GOAL OF THE EXERCISE
Please retype the data in full, exactly as given.

EXTRACTED DATA
##############################
File: src/rtl/serial_frame_rx.sv
// Serial frame receiver: hunts sIn for START_PATTERN, then shifts in DATA_W
// payload bits MSB-first, optionally checks an even-parity bit.
//   clk       : system clock, rising edge
//   rst       : asynchronous active-low reset
//   sIn       : serial data, sampled every rising edge
//   start_det : one-cycle pulse after the start pattern completes
//   busy      : high while receiving payload or parity
//   dout      : word output bundle (pOut/out_valid/out_ready/overrun/frame_err)
module serial_frame_rx #(
    parameter int                   START_LEN     = 4,
    parameter logic [START_LEN-1:0] START_PATTERN = 4'b0000,
    parameter int                   DATA_W        = 8,
    parameter int                   PARITY_EN     = 0
) (
    input  logic                  clk,
    input  logic                  rst,
    input  logic                  sIn,
    output logic                  start_det,
    output logic                  busy,
    serial_frame_rx_if.master     dout
);
    localparam int CW = (DATA_W > 1) ? $clog2(DATA_W) : 1;

    typedef enum logic [1:0] {
        HUNT,
        DATA,
        PARITY
    } state_t;

    state_t               state;
    // Only the low START_LEN-1 bits of the hunt window ever take part in
    // a match, so the oldest bit is not stored.
    logic [START_LEN-2:0] win;
    logic [CW-1:0]        cnt;
    logic [DATA_W-1:0]    shift;

    logic [START_LEN-1:0] wnext;
    logic [DATA_W-1:0]    snext;
    logic                 last;
    logic                 par_ok;
    logic                 fin;
    logic [DATA_W-1:0]    fin_word;

    assign wnext = {win, sIn};

    generate
        if (DATA_W == 1) begin : g_w1
            assign snext = sIn;
        end else begin : g_wn
            assign snext = {shift[DATA_W-2:0], sIn};
        end
    endgenerate

    assign last   = (cnt == CW'(DATA_W - 1));
    assign par_ok = ~(^shift ^ sIn);

    // A frame completes on the last data edge (no parity) or on a parity
    // edge whose parity bit makes the word even.
    assign fin = ((state == DATA) && last && (PARITY_EN == 0)) ||
                 ((state == PARITY) && par_ok);
    assign fin_word = (state == PARITY) ? shift : snext;

    always_ff @(posedge clk or negedge rst) begin
        if (!rst) begin
            state          <= HUNT;
            win            <= ~START_PATTERN[START_LEN-2:0];
            cnt            <= '0;
            shift          <= '0;
            start_det      <= 1'b0;
            busy           <= 1'b0;
            dout.pOut      <= '0;
            dout.out_valid <= 1'b0;
            dout.overrun   <= 1'b0;
            dout.frame_err <= 1'b0;
        end else begin
            start_det      <= 1'b0;
            dout.overrun   <= 1'b0;
            dout.frame_err <= 1'b0;

            if (dout.out_valid && dout.out_ready) begin
                dout.out_valid <= 1'b0;
            end

            unique case (state)
                HUNT: begin
                    win <= wnext[START_LEN-2:0];
                    if (wnext == START_PATTERN) begin
                        state     <= DATA;
                        start_det <= 1'b1;
                        busy      <= 1'b1;
                        cnt       <= '0;
                        shift     <= '0;
                    end
                end
                DATA: begin
                    shift <= snext;
                    cnt   <= cnt + CW'(1);
                    if (last) begin
                        if (PARITY_EN != 0) begin
                            state <= PARITY;
                        end else begin
                            state <= HUNT;
                            busy  <= 1'b0;
                            win   <= ~START_PATTERN[START_LEN-2:0];
                        end
                    end
                end
                PARITY: begin
                    state <= HUNT;
                    busy  <= 1'b0;
                    win   <= ~START_PATTERN[START_LEN-2:0];
                    if (!par_ok) begin
                        dout.frame_err <= 1'b1;
                    end
                end
                default: begin
                    state <= HUNT;
                    busy  <= 1'b0;
                    win   <= ~START_PATTERN[START_LEN-2:0];
                end
            endcase

            // Completion overrides the consume above, so a word landing on
            // the consume edge keeps out_valid high with no gap.
            if (fin) begin
                if (!dout.out_valid || dout.out_ready) begin
                    dout.pOut      <= fin_word;
                    dout.out_valid <= 1'b1;
                end else begin
                    dout.overrun <= 1'b1;
                end
            end
        end
    end
endmodule

File: src/flat_wrapper.sv
// flat-port wrapper written by rule: the top's interface ports become plain ports
module serial_frame_rx_flat 
#(
    parameter int                   START_LEN     = 4,
    parameter logic [START_LEN-1:0] START_PATTERN = 4'b0000,
    parameter int                   DATA_W        = 8,
    parameter int                   PARITY_EN     = 0
)
  (clk, rst, sIn, start_det, busy, dout_pOut, dout_out_valid, dout_overrun, dout_frame_err, dout_out_ready);
  serial_frame_rx_if #(.DATA_W(DATA_W)) dout_i ();
  input  logic clk;
  input  logic rst;
  input  logic sIn;
  output logic start_det;
  output logic busy;
  output wire logic [$bits(dout_i.pOut)-1:0] dout_pOut;
  output wire logic [$bits(dout_i.out_valid)-1:0] dout_out_valid;
  output wire logic [$bits(dout_i.overrun)-1:0] dout_overrun;
  output wire logic [$bits(dout_i.frame_err)-1:0] dout_frame_err;
  input wire logic [$bits(dout_i.out_ready)-1:0] dout_out_ready;
  assign dout_pOut = dout_i.pOut;
  assign dout_out_valid = dout_i.out_valid;
  assign dout_overrun = dout_i.overrun;
  assign dout_frame_err = dout_i.frame_err;
  assign dout_i.out_ready = dout_out_ready;
  serial_frame_rx #(.START_LEN(START_LEN), .START_PATTERN(START_PATTERN), .DATA_W(DATA_W), .PARITY_EN(PARITY_EN)) u_core (.clk(clk), .rst(rst), .sIn(sIn), .start_det(start_det), .busy(busy), .dout(dout_i));
endmodule
File: config.mk
export PLATFORM = sky130hd
export DESIGN_NAME = serial_frame_rx_flat
export DESIGN_NICKNAME = d
export VERILOG_FILES = /design/src/rtl/serial_frame_rx_if.sv /design/src/rtl/serial_frame_rx.sv /design/src/flat_wrapper.sv
export SDC_FILE = /design/constraint.sdc
export NUM_CORES = 1
export LEC_CHECK = 0
export BUFFER_PORTS_ARGS = -buffer_cell sky130_fd_sc_hd__buf_2
export CORE_ASPECT_RATIO = 1.4
export CORE_MARGIN = 3
export CORE_UTILIZATION = 56
export DETAILED_ROUTE_END_ITERATION = 10
export PLACE_DENSITY = 0.84
export REMOVE_ABC_BUFFERS = 1
export SLEW_MARGIN = 25
export SYNTH_ARGS = -nofsm -noshare
export SYNTH_HDL_FRONTEND = slang
export SYNTH_SLANG_ARGS = --single-unit
File: constraint.sdc
create_clock -name clk -period 4.48 [get_ports clk]
set_input_delay 0.672 -clock clk [delete_from_list [all_inputs] [get_ports clk]]
set_output_delay 0.672 -clock clk [all_outputs]
set_load 0.005 [all_outputs]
##############################
ANSWER AREA
File: src/rtl/serial_frame_rx.sv
// Serial frame receiver: hunts sIn for START_PATTERN, then shifts in DATA_W
// payload bits MSB-first, optionally checks an even-parity bit.
//   clk       : system clock, rising edge
//   rst       : asynchronous active-low reset
//   sIn       : serial data, sampled every rising edge
//   start_det : one-cycle pulse after the start pattern completes
//   busy      : high while receiving payload or parity
//   dout      : word output bundle (pOut/out_valid/out_ready/overrun/frame_err)
module serial_frame_rx #(
    parameter int                   START_LEN     = 4,
    parameter logic [START_LEN-1:0] START_PATTERN = 4'b0000,
    parameter int                   DATA_W        = 8,
    parameter int                   PARITY_EN     = 0
) (
    input  logic                  clk,
    input  logic                  rst,
    input  logic                  sIn,
    output logic                  start_det,
    output logic                  busy,
    serial_frame_rx_if.master     dout
);
    localparam int CW = (DATA_W > 1) ? $clog2(DATA_W) : 1;

    typedef enum logic [1:0] {
        HUNT,
        DATA,
        PARITY
    } state_t;

    state_t               state;
    // Only the low START_LEN-1 bits of the hunt window ever take part in
    // a match, so the oldest bit is not stored.
    logic [START_LEN-2:0] win;
    logic [CW-1:0]        cnt;
    logic [DATA_W-1:0]    shift;

    logic [START_LEN-1:0] wnext;
    logic [DATA_W-1:0]    snext;
    logic                 last;
    logic                 par_ok;
    logic                 fin;
    logic [DATA_W-1:0]    fin_word;

    assign wnext = {win, sIn};

    generate
        if (DATA_W == 1) begin : g_w1
            assign snext = sIn;
        end else begin : g_wn
            assign snext = {shift[DATA_W-2:0], sIn};
        end
    endgenerate

    assign last   = (cnt == CW'(DATA_W - 1));
    assign par_ok = ~(^shift ^ sIn);

    // A frame completes on the last data edge (no parity) or on a parity
    // edge whose parity bit makes the word even.
    assign fin = ((state == DATA) && last && (PARITY_EN == 0)) ||
                 ((state == PARITY) && par_ok);
    assign fin_word = (state == PARITY) ? shift : snext;

    always_ff @(posedge clk or negedge rst) begin
        if (!rst) begin
            state          <= HUNT;
            win            <= ~START_PATTERN[START_LEN-2:0];
            cnt            <= '0;
            shift          <= '0;
            start_det      <= 1'b0;
            busy           <= 1'b0;
            dout.pOut      <= '0;
            dout.out_valid <= 1'b0;
            dout.overrun   <= 1'b0;
            dout.frame_err <= 1'b0;
        end else begin
            start_det      <= 1'b0;
            dout.overrun   <= 1'b0;
            dout.frame_err <= 1'b0;

            if (dout.out_valid && dout.out_ready) begin
                dout.out_valid <= 1'b0;
            end

            unique case (state)
                HUNT: begin
                    win <= wnext[START_LEN-2:0];
                    if (wnext == START_PATTERN) begin
                        state     <= DATA;
                        start_det <= 1'b1;
                        busy      <= 1'b1;
                        cnt       <= '0;
                        shift     <= '0;
                    end
                end
                DATA: begin
                    shift <= snext;
                    cnt   <= cnt + CW'(1);
                    if (last) begin
                        if (PARITY_EN != 0) begin
                            state <= PARITY;
                        end else begin
                            state <= HUNT;
                            busy  <= 1'b0;
                            win   <= ~START_PATTERN[START_LEN-2:0];
                        end
                    end
                end
                PARITY: begin
                    state <= HUNT;
                    busy  <= 1'b0;
                    win   <= ~START_PATTERN[START_LEN-2:0];
                    if (!par_ok) begin
                        dout.frame_err <= 1'b1;
                    end
                end
                default: begin
                    state <= HUNT;
                    busy  <= 1'b0;
                    win   <= ~START_PATTERN[START_LEN-2:0];
                end
            endcase

            // Completion overrides the consume above, so a word landing on
            // the consume edge keeps out_valid high with no gap.
            if (fin) begin
                if (!dout.out_valid || dout.out_ready) begin
                    dout.pOut      <= fin_word;
                    dout.out_valid <= 1'b1;
                end else begin
                    dout.overrun <= 1'b1;
                end
            end
        end
    end
endmodule

File: src/flat_wrapper.sv
// flat-port wrapper written by rule: the top's interface ports become plain ports
module serial_frame_rx_flat 
#(
    parameter int                   START_LEN     = 4,
    parameter logic [START_LEN-1:0] START_PATTERN = 4'b0000,
    parameter int                   DATA_W        = 8,
    parameter int                   PARITY_EN     = 0
)
  (clk, rst, sIn, start_det, busy, dout_pOut, dout_out_valid, dout_overrun, dout_frame_err, dout_out_ready);
  serial_frame_rx_if #(.DATA_W(DATA_W)) dout_i ();
  input  logic clk;
  input  logic rst;
  input  logic sIn;
  output logic start_det;
  output logic busy;
  output wire logic [$bits(dout_i.pOut)-1:0] dout_pOut;
  output wire logic [$bits(dout_i.out_valid)-1:0] dout_out_valid;
  output wire logic [$bits(dout_i.overrun)-1:0] dout_overrun;
  output wire logic [$bits(dout_i.frame_err)-1:0] dout_frame_err;
  input wire logic [$bits(dout_i.out_ready)-1:0] dout_out_ready;
  assign dout_pOut = dout_i.pOut;
  assign dout_out_valid = dout_i.out_valid;
  assign dout_overrun = dout_i.overrun;
  assign dout_frame_err = dout_i.frame_err;
  assign dout_i.out_ready = dout_out_ready;
  serial_frame_rx #(.START_LEN(START_LEN), .START_PATTERN(START_PATTERN), .DATA_W(DATA_W), .PARITY_EN(PARITY_EN)) u_core (.clk(clk), .rst(rst), .sIn(sIn), .start_det(start_det), .busy(busy), .dout(dout_i));
endmodule
File: config.mk
export PLATFORM = sky130hd
export DESIGN_NAME = serial_frame_rx_flat
export DESIGN_NICKNAME = d
export VERILOG_FILES = /design/src/rtl/serial_frame_rx_if.sv /design/src/rtl/serial_frame_rx.sv /design/src/flat_wrapper.sv
export SDC_FILE = /design/constraint.sdc
export NUM_CORES = 1
export LEC_CHECK = 0
export BUFFER_PORTS_ARGS = -buffer_cell sky130_fd_sc_hd__buf_2
export CORE_ASPECT_RATIO = 1.4
export CORE_MARGIN = 3
export CORE_UTILIZATION = 56
export DETAILED_ROUTE_END_ITERATION = 10
export PLACE_DENSITY = 0.84
export REMOVE_ABC_BUFFERS = 1
export SLEW_MARGIN = 25
export SYNTH_ARGS = -nofsm -noshare
export SYNTH_HDL_FRONTEND = slang
export SYNTH_SLANG_ARGS = --single-unit
File: constraint.sdc
create_clock -name clk -period 4.48 [get_ports clk]
set_input_delay 0.672 -clock clk [delete_from_list [all_inputs] [get_ports clk]]
set_output_delay 0.672 -clock clk [all_outputs]
set_load 0.005 [all_outputs]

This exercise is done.